Time Period: ensuring a consistent and representative dataset

To calculate how the V2 algorithm has affected worker pay, we also need to define a period of data to use. We’d ideally find a period of time with no major changes in payments, and enough submissions to make sure that our data is relatively representative. Aggregating by week, we can see a sharp increase in the number of submissions starting around week 28 – mid-July – when we first started launching the tool. We also see the transition to the new payment model on Sept. 15th (the vertical gray line). To make sure that we can use V2 data throughout the summer, and not just after the 15th, we make sure that the V2 algorithm in the summer is indistinguishable from the V2 algorithm that ran after the 15th. A quick look at the mean order pay over time shows that while the order pay for V1 has remained relatively stable, V2 pay has varied quite a bit. It’s difficult to know if this is due to Shipt changing their algorithm over time, or just the result of lower submission rates, but looking at Figure c below, it’s clear that the V2 pay before week 30 is higher, and more variable, than after week 30, so we decide to only use shops that happened after week 30 in our analysis.

Orders are slightly larger after the V2 rollout

We calculate what Shipt shoppers would have been paid if Shipt had continued using the V1 payment scheme after the 15th, so we effectively control for any differences in pay over time. But, an objection someone could make to our analysis is that it’s possible that the V2 algorithm also changed the kind of shops shoppers recieved. If this was the case, then there could be a systematic change in pay from before the 15th to after the 15th that lowered (or raised) shopper pay under V1, but not V2. Testing if this is the case, we find that there is likely a difference between the pre-rollout and post-rollout orders (\(p = 0.015\)). Orders after the rollout have a slightly higher order total in general. The effect isn’t large, but it favors post-rollout shops.
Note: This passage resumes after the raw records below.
## src/rtl/serial_shift_ctrl.sv

```systemverilog
// Serializes one parallel word per handshake onto serial_out, holding each bit
// for div+1 clocks, in LSB-first or MSB-first order, with a done pulse at the end.
module serial_shift_ctrl #(
  parameter int WIDTH = 8,
  parameter int DIV_W = 8
) (
  input  logic                     clk,
  input  logic                     rst_n,
  input  logic                     in_valid,
  output logic                     in_ready,
  input  logic [WIDTH-1:0]         in_data,
  input  logic [DIV_W-1:0]         div,
  input  logic                     lsb_first,
  output logic                     serial_out,
  output logic                     busy,
  output logic                     done,
  output logic [$clog2(WIDTH)-1:0] bit_idx
);

  localparam int IDX_W = $clog2(WIDTH);
  localparam logic [IDX_W-1:0] LAST_BIT = IDX_W'(WIDTH - 1);

  typedef enum logic [1:0] {IDLE, SHIFT, DONE} state_t;

  state_t             state_reg;
  logic [WIDTH-1:0]   shift_reg;
  logic [IDX_W-1:0]   bit_cnt_reg;
  logic [DIV_W-1:0]   tick_cnt_reg;
  logic [DIV_W-1:0]   div_reg;
  logic               dir_reg;

  logic [WIDTH-1:0]   shift_next;
  logic               bit_next;

  // The bit adjacent to the output end becomes the next bit on the line.
  always_comb begin
    shift_next = dir_reg ? (shift_reg >> 1) : (shift_reg << 1);
    bit_next   = dir_reg ? shift_reg[1] : shift_reg[WIDTH-2];
  end

  assign in_ready = (state_reg == IDLE);
  assign bit_idx  = bit_cnt_reg;

  always_ff @(posedge clk or negedge rst_n) begin
    if (!rst_n) begin
      state_reg    <= IDLE;
      shift_reg    <= '0;
      bit_cnt_reg  <= '0;
      tick_cnt_reg <= '0;
      div_reg      <= '0;
      dir_reg      <= 1'b0;
      serial_out   <= 1'b0;
      busy         <= 1'b0;
      done         <= 1'b0;
    end else begin
      case (state_reg)
        IDLE: begin
          serial_out <= 1'b0;
          busy       <= 1'b0;
          done       <= 1'b0;
          if (in_valid) begin
            shift_reg    <= in_data;
            div_reg      <= div;
            dir_reg      <= lsb_first;
            bit_cnt_reg  <= '0;
            tick_cnt_reg <= '0;
            busy         <= 1'b1;
            serial_out   <= lsb_first ? in_data[0] : in_data[WIDTH-1];
            state_reg    <= SHIFT;
          end
        end
        SHIFT: begin
          if (tick_cnt_reg == div_reg) begin
            tick_cnt_reg <= '0;
            if (bit_cnt_reg == LAST_BIT) begin
              serial_out <= 1'b0;
              done       <= 1'b1;
              state_reg  <= DONE;
            end else begin
              shift_reg   <= shift_next;
              serial_out  <= bit_next;
              bit_cnt_reg <= bit_cnt_reg + 1'b1;
            end
          end else begin
            tick_cnt_reg <= tick_cnt_reg + 1'b1;
          end
        end
        DONE: begin
          done        <= 1'b0;
          busy        <= 1'b0;
          bit_cnt_reg <= '0;
          state_reg   <= IDLE;
        end
        default: state_reg <= IDLE;
      endcase
    end
  end

endmodule

```

## config.mk

```make
export PLATFORM = sky130hd
export DESIGN_NAME = serial_shift_ctrl
export DESIGN_NICKNAME = d
export VERILOG_FILES = /design/src/rtl/serial_shift_ctrl.sv
export SDC_FILE = /design/constraint.sdc
export NUM_CORES = 1
export LEC_CHECK = 0
export CORE_MARGIN = 2
export CORE_UTILIZATION = 48
export DETAILED_ROUTE_END_ITERATION = 8
export PLACE_DENSITY = 0.74
export SLEW_MARGIN = 15
export SYNTH_ARGS = -nofsm -noshare
export SYNTH_HDL_FRONTEND = slang
export SYNTH_SLANG_ARGS = --single-unit
```

## constraint.sdc

```tcl
create_clock -name clk -period 1.7 [get_ports clk]
set_clock_uncertainty 0.2 [all_clocks]
set_input_delay 0.34 -clock clk [delete_from_list [all_inputs] [get_ports clk]]
set_output_delay 0.34 -clock clk [all_outputs]
set_load 0.03 [all_outputs]
```

-- Yosys cells after proc, flatten, opt, wreduce, memory -nomap -nowiden
Cells that the tools add are included.
- $add $sub $neg: 2
- equal/unequal tests: 8
- muxes and demuxes: 27
- reductions and logical operators: 13
- operator list (operator ; number):
    $mux 8 ; 6
    $pmux 8 s2 ; 2
    $mux 3 ; 3
    $pmux 3 s3 ; 1
    $add 8x1->8 const B ; 1
    $eq 8x8->1 ; 1
    $mux 1 ; 8
    $ne 2x2->1 const B ; 4
    $reduce_and 4->1 ; 2
    $mux 2 ; 3
    $pmux 1 s2 ; 3
    $reduce_and 2->1 ; 3
    $reduce_and 3->1 ; 2
    $reduce_bool 2->1 ; 3
    $pmux 2 s2 ; 1
    $add 3x1->3 const B ; 1
    $eq 3x3->1 const B ; 1
    $reduce_bool 3->1 ; 1
    $eq 2x1->1 const B ; 1
    $eq 2x2->1 const B ; 1
    $logic_not 2->1 ; 1
    $reduce_or 2->1 ; 1
- register bits: 33
- input bits: 20

-- Logic depth before layout (Yosys ltp)
Gate-level depths: netlist of the first run.
- word-level depth: 4
- mapped depth: 6

-- Worst setup path after synthesis of the first run
OpenSTA, ideal clock, no wires.
- path kind: register to register
- start point: reg bit_cnt_reg[0] (netlist: bit_idx[0])
- end point: reg shift_reg[0]
- setup time: 0.125 ns
- arrival: 1.656 ns
- slack: -0.280 ns
- stages on the path, launching flop included: 6
- cells stage by stage: dfrtp_1 > ha_1 > ha_1 > nor2b_1 > o211ai_4 > mux2_2
- word-level cells in the longest chain between the ends: 3
- RTL lines (item ; RTL line ; source):
    from (decl) ; 27 ; logic [IDX_W-1:0] bit_cnt_reg;
    from (signal assigned) ; 82 ; bit_cnt_reg <= bit_cnt_reg + 1'b1;
    $eq 3x3->1 ; 75 ; if (bit_cnt_reg == LAST_BIT) begin
    $ne 2x2->1 (no source line) ; -- ;
    $reduce_and 4->1 (no source line) ; -- ;
    to (signal assigned) ; 62 ; shift_reg <= in_data;
    to (signal assigned) ; 80 ; shift_reg <= shift_next;
    to (decl) ; 26 ; logic [WIDTH-1:0] shift_reg;
Every way passes these cells.
A chain may end at the register's enable or synchronous reset.

-- Final worst setup path of the first run
- start point: reg tick_cnt_reg[5]
- end point: reg shift_reg[1]
- word-level cells in the longest chain between the ends: 3
- RTL lines (item ; RTL line ; source):
    from (decl) ; 28 ; logic [DIV_W-1:0] tick_cnt_reg;
    from (signal assigned) ; 85 ; tick_cnt_reg <= tick_cnt_reg + 1'b1;
    $eq 8x8->1 ; 73 ; if (tick_cnt_reg == div_reg) begin
    $ne 2x2->1 (no source line) ; -- ;
    $reduce_and 4->1 (no source line) ; -- ;
Every way passes these cells.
This shouldn’t affect our analysis, since the V2 and the V1 numbers we’re calculating use these same shops. Interestingly, V2 shops pay takes a dive after the rollouts, which isn’t explained by the order totals. V2 shops payouts drop from an average of $14.50 to $13.50, a 7% decrease. Using only shops from October, which we have fewer of (so an estimate is less reliable) V2 pay has dropped down to $12.25 – a 15% decrease.